Поцелуи — поначалу нежные и трепетные — становились все более жгучими, глубокими, безвозвратно нужными им обоим.
— Я буду танцевать с тобой всегда.
— Танцуй.
Мо хотел добавить, что не желает, чтобы в ее жизни были другие партнеры, но осекся — на подобные фразы у него не было права. Не теперь.
— Дни и ночи. Все, что захочешь.
— Мне ничего не нужно, кроме тебя.
«И моего хрюнделя», — прозвучало у него в голове, и он обнаружил, что тянет завязки ее лифа на спине, развязывая узел.
— Ты хотела искупаться голой?
— Да…
— Сейчас. Самое время.
Ткань соскользнула с ее плеч и ушла на дно; ему в грудь уперлись твердые соски, и Мо едва не застонал. Продолжая их танец в воде, он потянул и за другие завязки — на желтых плавках (знал, что выбрал правильную модель) — сначала слева, затем справа. Их губы не отрывались друг от друга — поцелуй длился, и уже не различить, где он и где она — два подводных течения слились в одно.
— Лана…
— Танцуй…
И он сделал то, что не позволил себе в прошлый раз, — расслабил ладони, поддерживающие ее ягодицы, и Лана медленно скользнула вниз — прямо на него. Горячая, плотная, скользкая внутри.
И Марио застонал. Прохладная вода снаружи, а он в жаркой лаве, в нежности, в любви. Он погружался в нее, как клялся в любви, — не телом, сердцем, всем собой. Прижал податливые бедра теснее, ближе, почувствовал, как вошел весь — по волоски, — зарычал, застыл на секунду. А после принялся танцевать, опуская свою женщину вверх-вниз, подчиняясь самому древнему ритму из всех существующих…
Тонуло в океане, наблюдая за любовью, солнце.
* * *
Этой ночью лежанка из листьев уместила двоих. Обнявшихся. Спутались их волосы и дыхание, переплелись их пальцы и души. Сверкало, словно ночное платье танцовщицы, бриллиантами-звездами небо.
— Нам еще нужно съездить в Гару…
— И понырять с маской.
— Точно. И пещеру ту посмотреть.
Москитная сетка не понадобилась — ветер стих, но насекомые так и не появились. Белела, покачиваясь на волнах, освещенная луной жемчужина-яхта.

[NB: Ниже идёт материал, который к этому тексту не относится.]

This design comes from an exercise in tuning for small area on the open sky130 flow, not from production work. Function was checked by simulation only, so behaviour that the tests miss may differ from the original. Power is estimated from default activity; no workload was simulated.

<file path="design/flow/config.mk">
export PLATFORM = sky130hd
export DESIGN_NAME = sce
export DESIGN_NICKNAME = sce
export VERILOG_FILES = /design/flow/design.v
export SDC_FILE = /design/flow/constraint.sdc
export NUM_CORES = 4
export LEC_CHECK = 0
export CAP_MARGIN = 20
export CORE_MARGIN = 2
export CORE_UTILIZATION = 40
export CTS_BUF_LIST = sky130_fd_sc_hd__clkbuf_8
export SLEW_MARGIN = 20
export SYNTH_MEMORY_MAX_BITS = 32768
</file>
<file path="design/flow/constraint.sdc">
create_clock -name core_clock -period 18.0 [get_ports {clk}]
set_input_delay 3.6000 -clock core_clock [delete_from_list [all_inputs] [get_ports {clk}]]
set_output_delay 3.6000 -clock core_clock [all_outputs]
set_load 0.01 [all_outputs]
</file>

— А еще гитара. Ты ее не принес?
— Нет. Успею.
— На террасе?
— Да. Станцуешь для меня?
— Конечно.
— Мо…
— Что?
Он нежно гладил ее по плечу.
— Я подарю нам телескоп, да? Хотела — тебе. Но теперь нам.
— Выберем его вместе. Будем смотреть на звезды.
— Здесь. Мы ведь будем приезжать сюда часто, Мо? Да?
Лана мечтала, Лана захлебывалась — им хотелось жить, хотелось мечтать, хотелось быть, как сейчас, вне пространства и времени.
Он не стал напоминать о том, что всего этого может и не быть. Вместо этого спросил:
— Ты знаешь, что мы выиграли тот танцевальный конкурс?
Она повернулась к нему, уткнулась теплым носом в щеку.
— Правда? Забавно… Мы ведь танцевали… для себя.
— Потому и выиграли. Они хотят, чтобы мы приехали на съемки вручения призов.
— А что за призы?
— Я и сам не знаю. Съездим?
— Может быть.
«Если успеем».
Под этим звездным небом не звучало грустного, потому что прямо в этот момент его не существовало. Два сердца — один ритм. Ласковые поглаживания — ненасытные, беспрестанные — ощутить, коснуться, выразить любовь. Коснуться, ощутить снова — времени все-таки так мало, даже если целая жизнь.
— Лана…
— М-м-м?
— Я тебя люблю.
Она плакала у него на плече, и Марио слушал плеск волн и смотрел на звезды. Он был счастлив.
— Я ей тебя не отдам, слышишь… не отдам, Мо. Я никому тебя не отдам. И ей тоже…
— Не надо, милая. Не сейчас.
— Не отдам. Любовь ведь победит, так?
Он промолчал. Мерцали на полночном небе далекие бриллианты.